Directions for this task => Your answer should be every line of the records that contains the word "read".
(Dataset content)
### src/rtl/dcache_pkg.sv
// Shared types and helpers for the write-through data cache.
// Holds the controller state encoding and the store strobe/replication rules.
package dcache_pkg;

    typedef enum logic [1:0] {
        IDLE  = 2'd0,
        FILL  = 2'd1,
        WRITE = 2'd2,
        DONE  = 2'd3
    } dcache_state_t;

    localparam logic SEL_WORD = 1'b0;
    localparam logic SEL_BYTE = 1'b1;

    function automatic logic [3:0] store_strb(input logic sel, input logic [1:0] off);
        return (sel == SEL_BYTE) ? (4'b0001 << off) : 4'hF;
    endfunction

    // Byte stores replicate the byte on every lane so the strobe alone picks the target.
    function automatic logic [31:0] store_data(input logic sel, input logic [31:0] wdata);
        return (sel == SEL_BYTE) ? {4{wdata[7:0]}} : wdata;
    endfunction

endpackage

### src/rtl/dcache_array.sv
// Valid/tag/data storage: asynchronous read, synchronous byte-enabled write.
// A write always marks the line valid; only the valid bits are reset.
module dcache_array #(
    parameter int SETS  = 16,
    parameter int IDX_W = 4,
    parameter int TAG_W = 26
) (
    input  logic             clk,
    input  logic             rst,
    input  logic [IDX_W-1:0] rd_idx,
    output logic             rd_valid,
    output logic [TAG_W-1:0] rd_tag,
    output logic [31:0]      rd_data,
    input  logic             wr_en,
    input  logic [IDX_W-1:0] wr_idx,
    input  logic [TAG_W-1:0] wr_tag,
    input  logic [3:0]       wr_be,
    input  logic [31:0]      wr_data
);

    logic [SETS-1:0]  valid_q, valid_d;
    logic [TAG_W-1:0] tag_q  [SETS];
    logic [TAG_W-1:0] tag_d  [SETS];
    logic [31:0]      data_q [SETS];
    logic [31:0]      data_d [SETS];

    assign rd_valid = valid_q[rd_idx];
    assign rd_tag   = tag_q[rd_idx];
    assign rd_data  = data_q[rd_idx];

    always_comb begin
        valid_d = valid_q;
        tag_d   = tag_q;
        data_d  = data_q;
        if (wr_en) begin
            valid_d[wr_idx] = 1'b1;
            tag_d[wr_idx]   = wr_tag;
            for (int b = 0; b < 4; b++) begin
                if (wr_be[b]) begin
                    data_d[wr_idx][8*b +: 8] = wr_data[8*b +: 8];
                end
            end
        end
    end

    always_ff @(posedge clk or posedge rst) begin
        if (rst) begin
            valid_q <= '0;
        end else begin
            valid_q <= valid_d;
        end
    end

    always_ff @(posedge clk) begin
        tag_q  <= tag_d;
        data_q <= data_d;
    end

endmodule

### src/rtl/dcache_ctrl.sv
// Direct-mapped write-through, read-allocate data cache controller.
// Load hits complete combinationally; misses fill, stores write through then retire in DONE.
module dcache_ctrl
    import dcache_pkg::*;
#(
    parameter int SETS   = 16,
    parameter int ADDR_W = 32
) (
    input  logic              clk,
    input  logic              rst,
    input  logic              req_valid,
    input  logic              we,
    input  logic              byte_sel,
    input  logic [ADDR_W-1:0] addr,
    input  logic [31:0]       wdata,
    output logic [31:0]       rdata,
    output logic              stall,
    output logic              hit,
    output logic              mem_req,
    output logic              mem_we,
    output logic [ADDR_W-1:0] mem_addr,
    output logic [31:0]       mem_wdata,
    output logic [3:0]        mem_wstrb,
    input  logic [31:0]       mem_rdata,
    input  logic              mem_ack
);

    localparam int IDX_W = $clog2(SETS);
    localparam int TAG_W = ADDR_W - IDX_W - 2;

    dcache_state_t     state_q, state_d;
    logic [ADDR_W-1:0] mem_addr_q, mem_addr_d;
    logic [31:0]       mem_wdata_q, mem_wdata_d;
    logic [3:0]        mem_wstrb_q, mem_wstrb_d;

    logic [IDX_W-1:0]  idx;
    logic [TAG_W-1:0]  tag;
    logic              line_valid;
    logic [TAG_W-1:0]  line_tag;
    logic [31:0]       line_data;
    logic              line_match;
    logic              lookup_hit;
    logic [31:0]       line_shifted;

    logic              arr_we;
    logic [IDX_W-1:0]  arr_idx;
    logic [TAG_W-1:0]  arr_tag;
    logic [3:0]        arr_be;
    logic [31:0]       arr_data;

    assign idx = addr[IDX_W+1:2];
    assign tag = addr[ADDR_W-1:IDX_W+2];

    dcache_array #(
        .SETS  (SETS),
        .IDX_W (IDX_W),
        .TAG_W (TAG_W)
    ) u_array (
        .clk      (clk),
        .rst      (rst),
        .rd_idx   (idx),
        .rd_valid (line_valid),
        .rd_tag   (line_tag),
        .rd_data  (line_data),
        .wr_en    (arr_we),
        .wr_idx   (arr_idx),
        .wr_tag   (arr_tag),
        .wr_be    (arr_be),
        .wr_data  (arr_data)
    );

    assign line_match = line_valid && (line_tag == tag);
    assign lookup_hit = req_valid && line_match;

    always_comb begin
        state_d     = state_q;
        mem_addr_d  = mem_addr_q;
        mem_wdata_d = mem_wdata_q;
        mem_wstrb_d = mem_wstrb_q;
        stall       = 1'b0;
        arr_we      = 1'b0;
        arr_idx     = mem_addr_q[IDX_W+1:2];
        arr_tag     = mem_addr_q[ADDR_W-1:IDX_W+2];
        arr_be      = 4'hF;
        arr_data    = mem_rdata;
        case (state_q)
            IDLE: begin
                if (req_valid && (we || !lookup_hit)) begin
                    stall      = 1'b1;
                    mem_addr_d = {addr[ADDR_W-1:2], 2'b00};
                    if (we) begin
                        mem_wdata_d = store_data(byte_sel, wdata);
                        mem_wstrb_d = store_strb(byte_sel, addr[1:0]);
                        state_d     = WRITE;
                    end else begin
                        state_d = FILL;
                    end
                end
            end
            FILL: begin
                stall = 1'b1;
                if (mem_ack) begin
                    arr_we  = 1'b1;
                    state_d = IDLE;
                end
            end
            WRITE: begin
                stall    = 1'b1;
                arr_be   = mem_wstrb_q;
                arr_data = mem_wdata_q;
                // Write-through without allocate: only a resident line absorbs the store.
                if (mem_ack) begin
                    arr_we  = line_match;
                    state_d = DONE;
                end
            end
            DONE: begin
                state_d = IDLE;
            end
            default: begin
                state_d = IDLE;
            end
        endcase
    end

    always_ff @(posedge clk or posedge rst) begin
        if (rst) begin
            state_q     <= IDLE;
            mem_addr_q  <= '0;
            mem_wdata_q <= '0;
            mem_wstrb_q <= '0;
        end else begin
            state_q     <= state_d;
            mem_addr_q  <= mem_addr_d;
            mem_wdata_q <= mem_wdata_d;
            mem_wstrb_q <= mem_wstrb_d;
        end
    end

    assign mem_req   = (state_q == FILL) || (state_q == WRITE);
    assign mem_we    = (state_q == WRITE);
    assign mem_addr  = mem_addr_q;
    assign mem_wdata = mem_wdata_q;
    assign mem_wstrb = mem_wstrb_q;

    assign hit          = lookup_hit && (state_q == IDLE);
    assign line_shifted = line_data >> {addr[1:0], 3'b000};
    assign rdata        = !hit ? 32'h0 :
                          (byte_sel == SEL_BYTE) ? {24'h0, line_shifted[7:0]} : line_data;

endmodule

### config.mk
export PLATFORM = sky130hd
export DESIGN_NAME = dcache_ctrl
export DESIGN_NICKNAME = d
export VERILOG_FILES = /design/src/rtl/dcache_pkg.sv /design/src/rtl/dcache_array.sv /design/src/rtl/dcache_ctrl.sv
export SDC_FILE = /design/constraint.sdc
export NUM_CORES = 1
export LEC_CHECK = 0
export BUFFER_PORTS_ARGS = -buffer_cell sky130_fd_sc_hd__buf_2
export CAP_MARGIN = 25
export CORE_MARGIN = 3
export CORE_UTILIZATION = 60
export CTS_BUF_LIST = sky130_fd_sc_hd__clkbuf_16
export CTS_CLUSTER_SIZE = 12
export DETAILED_ROUTE_END_ITERATION = 8
export PLACE_DENSITY = 0.89
export SLEW_MARGIN = 20
export SYNTH_ARGS = -nofsm -noshare
export SYNTH_HDL_FRONTEND = slang
export SYNTH_SLANG_ARGS = --single-unit
### constraint.sdc
create_clock -name clk -period 6.8 [get_ports clk]
set_input_delay 0.68 -clock clk [delete_from_list [all_inputs] [get_ports clk]]
set_output_delay 0.68 -clock clk [all_outputs]
set_load 0.01 [all_outputs]
# [Word level (Yosys, flattened, before mapping)]
# Index checks and enable logic that the tools add are counted.
# W data, S select, Z words.
[op_classes] magnitude_cmp=6 n_eq_ne=7 shifts=2 n_mux=48 bitwise=3 n_reduce_logical=14
[op_table] operator="$mux W512" count=7
[op_table] operator="$bwmux W512" count=4
[op_table] operator="$demux W32 S4" count=4
[op_table] operator="$bwmux W416" count=1
[op_table] operator="$mux W32" count=7
[op_table] operator="$bmux W32 S4" count=1
[op_table] operator="$bmux W26 S4" count=1
[op_table] operator="$demux W26 S4" count=1
[op_table] operator="$mux W26" count=3
[op_table] operator="$shr A32 B5 Y8" count=1
[op_table] operator="$eq A26 B26 Y1" count=1
[op_table] operator="$mux W24" count=1
[op_table] operator="$mux W16" count=1
[op_table] operator="$or A16 B16 Y16" count=1
[op_table] operator="$ge A5 B5 Y1 const B" count=2
[op_table] operator="$lt A4 B5 Y1 const B" count=2
[op_table] operator="$not A4 Y5" count=2
[op_table] operator="$mux W2" count=4
[op_table] operator="$mux W4" count=2
[op_table] operator="$mux W8" count=1
[op_table] operator="$pmux W2 S4" count=1
[op_table] operator="$logic_and A1 B1 Y1" count=6
[op_table] operator="$reduce_and A3 Y1" count=2
[op_table] operator="$lt A5 B1 Y1 const B" count=1
[op_table] operator="15 further kinds" count=23
[word_totals] register_bits=1012 out_inout_bits=104 wordCells=117

# [Depth between registers and ports, before layout]
[depth] ltp_word=17 mapped_depth=16

# [Hierarchy]
# Synthesis repeated with hierarchy kept, for this count alone.
[hier_totals] hier_cells=2131 area_unflattened_um2=40536.4
[modules_own_cells] module="dcache_array" n_inst=1 cells_each=1719 area_per_inst_um2=36374.9
[modules_own_cells] module="dcache_ctrl" n_inst=1 cells_each=412 area_per_inst_um2=4161.5

# [Least setup slack after synthesis]
# Ideal clock, no wire load.
[synth_path] path_type="input-to-reg" from="input port addr[4]" to="register u_array.tag_q[0] (netlist bit), enable pin" setup_time_ns=0.409 arrival_time_ns=4.346 t_required_ns=6.391 setup_slack_ns=2.045 path_stages=12 path_buffers=3 cell_sequence="buf_2 -> mux2_4 -> and3_1 -> or4_1 -> o31ai_2 -> nand4b_1 -> nor4_2 -> a41o_1 -> nand3_1 -> buf_2 -> buf_2 -> nor2_1"
[synth_via] elab_chain_cells=8 elab_cells_between_ends=10 cone_classes="eq/ne: 1; mux: 7; bitwise: 1; reduce/logical: 1"
[synth_lines] item="from (decl)" line="dcache_ctrl.sv:14" text="input logic [ADDR_W-1:0] addr,"
[synth_lines] item="$not A4 Y5 (not written as such)" line="dcache_array.sv:28" text="assign rd_tag = tag_q[rd_idx];"
[synth_lines] item="$bmux W26 S4" line="dcache_array.sv:28"
[synth_lines] item="$mux W26 (not written as such) (2 in a row)" line="dcache_array.sv:28"
[synth_lines] item="$eq A26 B26 Y1" line="dcache_ctrl.sv:72" text="assign line_match = line_valid && (line_tag == tag);"
[synth_lines] item="$logic_and A1 B1 Y1 (*)" line="dcache_ctrl.sv:72"
[synth_lines] item="$mux W1 (*)" line="dcache_ctrl.sv:112" text="if (mem_ack) begin"
[synth_lines] item="$pmux W1 S2 (*)" line="dcache_ctrl.sv:86" text="case (state_q)"
[synth_lines] item="to (signal assigned)" line="dcache_array.sv:55" text="tag_q <= tag_d;"
[synth_lines] item="to (decl)" line="dcache_array.sv:22" text="logic [TAG_W-1:0] tag_q [SETS];"
# Mark *: on every way between the ends. The rest lies on a longest branch, timed or not. The select of a mux whose other input is x is not followed.
# A chain may end at the register's enable or synchronous reset.

# [Final worst setup path]
[layout_path] from="input port addr[4]" to="output port rdata[3]"
[layout_via] elab_chain_cells=9 elab_cells_between_ends=16 cone_classes="eq/ne: 1; shift: 1; mux: 10; bitwise: 1; reduce/logical: 3"
[layout_lines] item="parallel branches: the longest is 8 deep, another holds $bmux W32 S4"
[layout_lines] item="$mux W32 (*)" line="dcache_ctrl.sv:148" text="assign rdata = !hit ? 32'h0 :"
[layout_lines] item="to (decl)" line="dcache_ctrl.sv:16" text="output logic [31:0] rdata,"
# Mark *: on every way between the ends. The select of a mux whose other input is x is not followed.

==> impl_metrics.py <==
metrics = {
    "timing": {
        "worst_slew_pin_slew_ns": 1.016,
        "max_slew_margin": 0.3214,
        "finalSetupViolCount": 0,
        "hold_viol": 0,
        "fin_crit_sh": 0.8415,
        "setup_tns_ns": 0,
        "fmax_mhz": 174.8,
        "setup_slack_ns": 1.078,
        "rsz0062_at_grt": "no",
        "drv_slew": 0,
        "skew_ns": 0.03112,
        "fin_crit_ns": 5.722,
    },
    "synth": {
        "ys_top_cells_by_count": "edfxtp_1 (928), mux4_2 (247), nor2_1 (180), mux2i_1 (135), nand2_1 (94)",
        "synth_area_per_cell_sq_um": 19.05,
        "syn_inst": 2178,
        "synth.area.top_cells": "edfxtp_1 (67%), mux4_2 (13%), dfrtp_1 (5.1%)",
        "synth_enable_flop_cells": 928,
        "synth_top_area_cell": "edfxtp_1",
        "synth-async-reset-ratio": 0.08300,
        "synth_flop_cell": "edfxtp_1",
        "ys_seq_area_frac": 0.7225,
        "synth-seq-cells": 1012,
        "yosysWarnings": 0,
        "synth_most_common_cell": "edfxtp_1",
        "synth_cell_types": 69,
        "synth_area_sq_mm": 0.04148,
        "yosysTopAreaCellShare": 0.6718,
    },
    "power": {
        "ir_drop_v": 0.0003168,
        "power_frac_comb": 0.152,
        "clock_power_share": 0.316,
        "p_leak_uw": 0.01625,
        "netSwitchingFraction": 0.2856,
        "power.internal_uw": 11300,
        "seqPwrFrac": 0.532,
        "p_per_area_mw_per_mm2": 337.5,
        "p_sw_uw": 4520,
    },
    "drt": {
        "totalWireLength_um": 109000,
        "vias": 23738,
        "ant_nets": 0,
        "drc": 0,
        "drt-initial-drc-count": 3839,
        "wire_per_inst_um": 31.63,
        "routed_via_density": 6.887,
        "dr.pass1.iters": 6,
    },
    "final_layout": {
        "fillCellCount": 3839,
        "drive_gt1_frac": 0.2917,
        "multiInputGateArea_sq_mm": 0.01089,
        "syn2layout_area_growth_pct": 13.02,
        "seq_area_sq_mm": 0.02997,
        "final_nets": 2548,
        "stdcell_area_sq_mm": 0.04688,
    },
    "place": {
        "port_buffers": 203,
        "dpl-instance-area_sq_mm": 0.04391,
        "dp.final_hpwl_um": 67060,
        "gp_congestion": 0.9340,
        "post-place-ws_ns": 0.9866,
    },
    "setup_path": {
        "crit_arrival_ns": 5.04,
        "critPathKind": "in -> out",
        "end_kind": "primary output",
        "worstPathRequired_ns": 6.12,
        "cp-start-kind": "primary input",
        "critPathMaxFanout": 75,
    },
    "die": {
        "die_area_sq_mm": 0.07233,
        "dieHeight_um": 268.9,
        "fp.dieW_um": 268.9,
        "ios": 206,
        "core_sq_mm": 0.06787,
        "start_util": 0.6112,
        "rows": 95,
    },
    "clock_tree": {
        "cts.sinks": 1012,
        "cts_buffers": 99,
        "cts-htree-levels": 3,
        "clockBufferDepth": 3,
        "cts_tree": "built",
        "cts.repair.resized": 0,
        "cts_hold_buffers": 0,
        "cts_root_buf": "clkbuf_16",
        "clk-insertion-delay-late_ns": 0.67,
        "postCtsSetupBuffers": 0,
        "path_clk_slew_ns": 0.06,
    },
    "global_routing": {
        "grt_pass1_wl_um": 160200,
        "grt_max_degree": 82,
        "antenna_found_initial": 3,
        "grt.overflow.total": 0,
        "grt_use_total": 0.3076,
        "grt_pass1_vias": 23853,
    },
    "min_path": {
        "hp-class": "in -> async",
    },
    "run_status": {
        "outcome": "complete, no violations",
    },
    "flow_run": {
        "drv_cap": 0,
    },
}
[cells by family (layout without fill, tap and decap cells)]
kind of cell,after synthesis,in the layout,synth area share
AO/OA/AOI/OAI,111,111,0.01979
XOR/XNOR,30,30,0.006334
adder cells (fa/ha/maj),4,4,0.001207
buffers and inverters,148,492,0.01861
flip-flops,1012,1012,0.7225
multiplexers,439,439,0.1830
other,1,5,0.00009040
AND/OR/NAND/NOR,433,433,0.04853
[area by class of cell]
cell class,instances,area share
flip-flops and latches,1012,0.6392
multi-input cells,1019,0.2323
clock buffers,101,0.05391
repair buffers,298,0.03955
well taps,921,0.02458
clock inverters,81,0.009287
inverters,12,0.001014
diodes,3,0.0001601
[through the flow]
| stage | total power, uW | hold WS (ns) | std cells | utilization |
|---|---|---|---|---|
| floorplan | 9643 | 0.4377 | 2179 | - |
| global placement | 10640 | 0.4524 | 3261 | 0.6466 |
| detailed placement | 10840 | 0.4576 | 3262 | 0.6470 |
| CTS | 15790 | 0.03137 | 3444 | 0.6906 |
| global route | 16300 | 0.05696 | 3444 | 0.6906 |
| finish | 15820 | 0.04833 | 3447 | 0.6908 |
[routing by layer]
layer / wire [um] / vias to the layer above / share of wire / track usage
met5: 54 / - / 0.00050 / 0
met4: 5598 / 6 / 0.051 / 0.1340
met3: 13360 / 410 / 0.12 / 0.06917
met2: 53660 / 2126 / 0.49 / 0.5001
met1: 36370 / 11954 / 0.33 / 0.4074
li1: - / 9242 / - / -
[power groups by stage]
stage               clock [uW]  combinational (uW)  sequential [uW]
detailed placement           0                2320             8520
CTS                       5020                2370             8410
floorplan                    0                1320             8320
global route              5270                2550             8470
finish                    5000                2410             8420
global placement             0                2200             8440
[state kept, by name, summed over array words and instances, names as in the netlist]
| register | flops |
|---|---|
| u_array.data_q | 512 |
| u_array.valid_q | 16 |
| state_q | 2 |
| u_array.tag_q | 416 |
| mem_addr | 30 |
| mem_wstrb | 4 |
| mem_wdata | 32 |
[cells in the final DEF, fill, tap and decap left out, drive strengths merged, types with 33 or more instances in the layout]
cell type / n
edfxtp: 928
inv: 69
nand2: 94
nor3: 56
clkbuf: 103
mux2i: 135
buf: 296
dfrtp: 84
nor2: 181
and2: 33
o21ai: 37
mux2: 57
mux4: 247
[worst max-delay path, stage by stage]
cell      delay (ns)
clkbuf_8        0.62
buf_4           0.52
mux4_2          0.55
mux2i_1         0.23
xnor2_1         0.15
a21oi_1         0.18
nand4b_1        0.13
or3_1           0.38
nor3_1          0.67
nand3_4         0.33
a211oi_2        0.34
buf_2           0.20
[worst paths after layout]
check / start / to / slack, ns / cells after the start
max: addr[4] / rdata[3] / 1.08 / 12
max reg2reg: u_array.tag_q[200] / u_array.data_q[145] / 1.97 / 10
min reg2reg: u_array.valid_q[7] / u_array.valid_q[7] / 0.48 / 1
max in group asynchronous: rst / mem_wdata[18] / 5.46 / 3
min: rst / mem_addr[14] / 0.05 / 2
min in group clk: addr[18] / mem_addr[18] / 0.29 / 2
(Power assumes the default switching activity.)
(End Dataset content)
Task result =>
// Valid/tag/data storage: asynchronous read, synchronous byte-enabled write.
// Direct-mapped write-through, read-allocate data cache controller.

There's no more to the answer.